In the 1860s, Angas purchased from his father the fine residence "Prospect Hall" on Torrens Road at the corner overlooking the Park Lands (not to be confused with J. B. Graham's "Prospect House", aka "Graham's Castle" on Prospect Road, Prospect). which served as his home while parliament was sitting. He was anxious to preserve the amenity of the area, and went to some pains to dissuade tradesmen such as the Champion Brothers from establishing disagreeable industries nearby.

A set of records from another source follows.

==> inputs of v22 <==
==> flow/design.v <==
module mapper #(
    parameter DIM4_WIDTH = 8,  
    parameter DIM3_WIDTH = 8, 
    parameter DIM2_WIDTH = 8,  
    parameter DIM1_WIDTH = 8,
    parameter IDX4_WIDTH = 8,  
    parameter IDX3_WIDTH = 8, 
    parameter IDX2_WIDTH = 8,  
    parameter IDX1_WIDTH = 8,
    parameter ROW_MAJOR = 1,   
    parameter ADDR_WIDTH = 32 
)( 
    input  logic                        clk,            
    input  logic                        rst,            
    input  logic [DIM4_WIDTH - 1:0]     dim4, 
    input  logic [DIM3_WIDTH - 1:0]     dim3, 
    input  logic [DIM2_WIDTH - 1:0]     dim2,
    input  logic [DIM1_WIDTH - 1:0]     dim1,
    input  logic [IDX4_WIDTH - 1:0]     idx4,
    input  logic [IDX3_WIDTH - 1:0]     idx3, 
    input  logic [IDX2_WIDTH - 1:0]     idx2,
    input  logic [IDX1_WIDTH - 1:0]     idx1,
    input  logic [ADDR_WIDTH - 1:0]     base_addr,
    output logic [ADDR_WIDTH - 1:0]     addr
);
    logic [ADDR_WIDTH - 1:0] mult1_result, mult2_result, mult3_result;
    logic [ADDR_WIDTH - 1:0] dim3_dim2_dim1, dim2_dim1;
    logic [ADDR_WIDTH - 1:0] addr_temp;
    generate
        if (ROW_MAJOR) begin : row_major_block
            always_ff @(posedge clk or posedge rst) begin
                if (rst) begin
                    dim2_dim1 <= '0;
                    dim3_dim2_dim1 <= '0;
                end else begin
                    dim2_dim1 <= dim2 * dim1;
                    dim3_dim2_dim1 <= dim3 * dim2 * dim1;
                end
            end
            always_ff @(posedge clk or posedge rst) begin
                if (rst) begin
                    mult1_result <= '0;
                    mult2_result <= '0;
                    mult3_result <= '0;
                end else begin
                    mult1_result <= idx4 * dim3_dim2_dim1;
                    mult2_result <= idx3 * dim2_dim1;
                    mult3_result <= idx2 * dim1;
                end
            end
            always_ff @(posedge clk or posedge rst) begin
                if (rst) begin
                    addr_temp <= '0;
                end else begin
                    addr_temp <= base_addr + mult1_result + mult2_result + mult3_result + idx1;
                end
            end
        end else begin : column_major_block
            always_ff @(posedge clk or posedge rst) begin
                if (rst) begin
                    dim2_dim1 <= '0;
                    dim3_dim2_dim1 <= '0;
                end else begin
                    dim2_dim1 <= dim2 * dim1;
                    dim3_dim2_dim1 <= dim3 * dim2 * dim1;
                end
            end
            always_ff @(posedge clk or posedge rst) begin
                if (rst) begin
                    mult1_result <= '0;
                    mult2_result <= '0;
                    mult3_result <= '0;
                end else begin
                    mult1_result <= idx4 * dim3_dim2_dim1;
                    mult2_result <= idx3 * dim2_dim1;
                    mult3_result <= idx1 * dim2;
                end
            end
            always_ff @(posedge clk or posedge rst) begin
                if (rst) begin
                    addr_temp <= '0;
                end else begin
                    addr_temp <= base_addr + mult1_result + mult2_result + mult3_result + idx2;
                end
            end
        end
    endgenerate
    assign addr = addr_temp;
endmodule
### flow/run.sh
#!/bin/bash
# the make line also repeats each setting of config.mk as NAME=value (left out here)
make -C /OpenROAD-flow-scripts/flow DESIGN_CONFIG=/design/flow/config.mk WORK_HOME=/design/flow/orfs CLKGATE_MAP_FILE= finish
### flow/config.mk
export PLATFORM = sky130hd
export DESIGN_NAME = ieee754multiplier
export DESIGN_NICKNAME = ieee754multiplier
export VERILOG_FILES = /design/flow/design.v
export SDC_FILE = /design/flow/constraint.sdc
export NUM_CORES = 4
export LEC_CHECK = 0
export CAP_MARGIN = 10
export CORE_MARGIN = 2
export CORE_UTILIZATION = 72
export CTS_CLUSTER_SIZE = 47
export PLACE_DENSITY = 0.65
export SETUP_SLACK_MARGIN = -0.51
export SLEW_MARGIN = 20
### flow/constraint.sdc
create_clock -name core_clock -period 5.04 [get_ports {clk}]
set_input_delay 1.0080 -clock core_clock [delete_from_list [all_inputs] [get_ports {clk}]]
set_output_delay 1.0080 -clock core_clock [all_outputs]
set_load 0.01 [all_outputs]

He was a member of the Royal Agricultural and Horticultural Society and its president from 1886 to 1888. From 1871 to 1875 he was a South Australian Legislative Assembly for Barossa. He was elected to the South Australian Legislative Council in 1887.

==Philanthropy==
Among his charitable giving, a lasting memorial to Angas was his endowment enabling the building of a house (one of 64) at Dr Barnardo's Home, The Village Home, Barkingside, Ilford, Essex. It was known as John Howard Angas Cottage and for about 100 years was home, at any one time, to 12 of the children in Barnardo's care. Angas Cottage was one of many houses at The Village to be demolished to make way for a Tesco Supermarket and its car park on Cranbrook Road, Barkingside.

==Death==
He died on 17 May 1904 and was survived by his wife, a son and a daughter.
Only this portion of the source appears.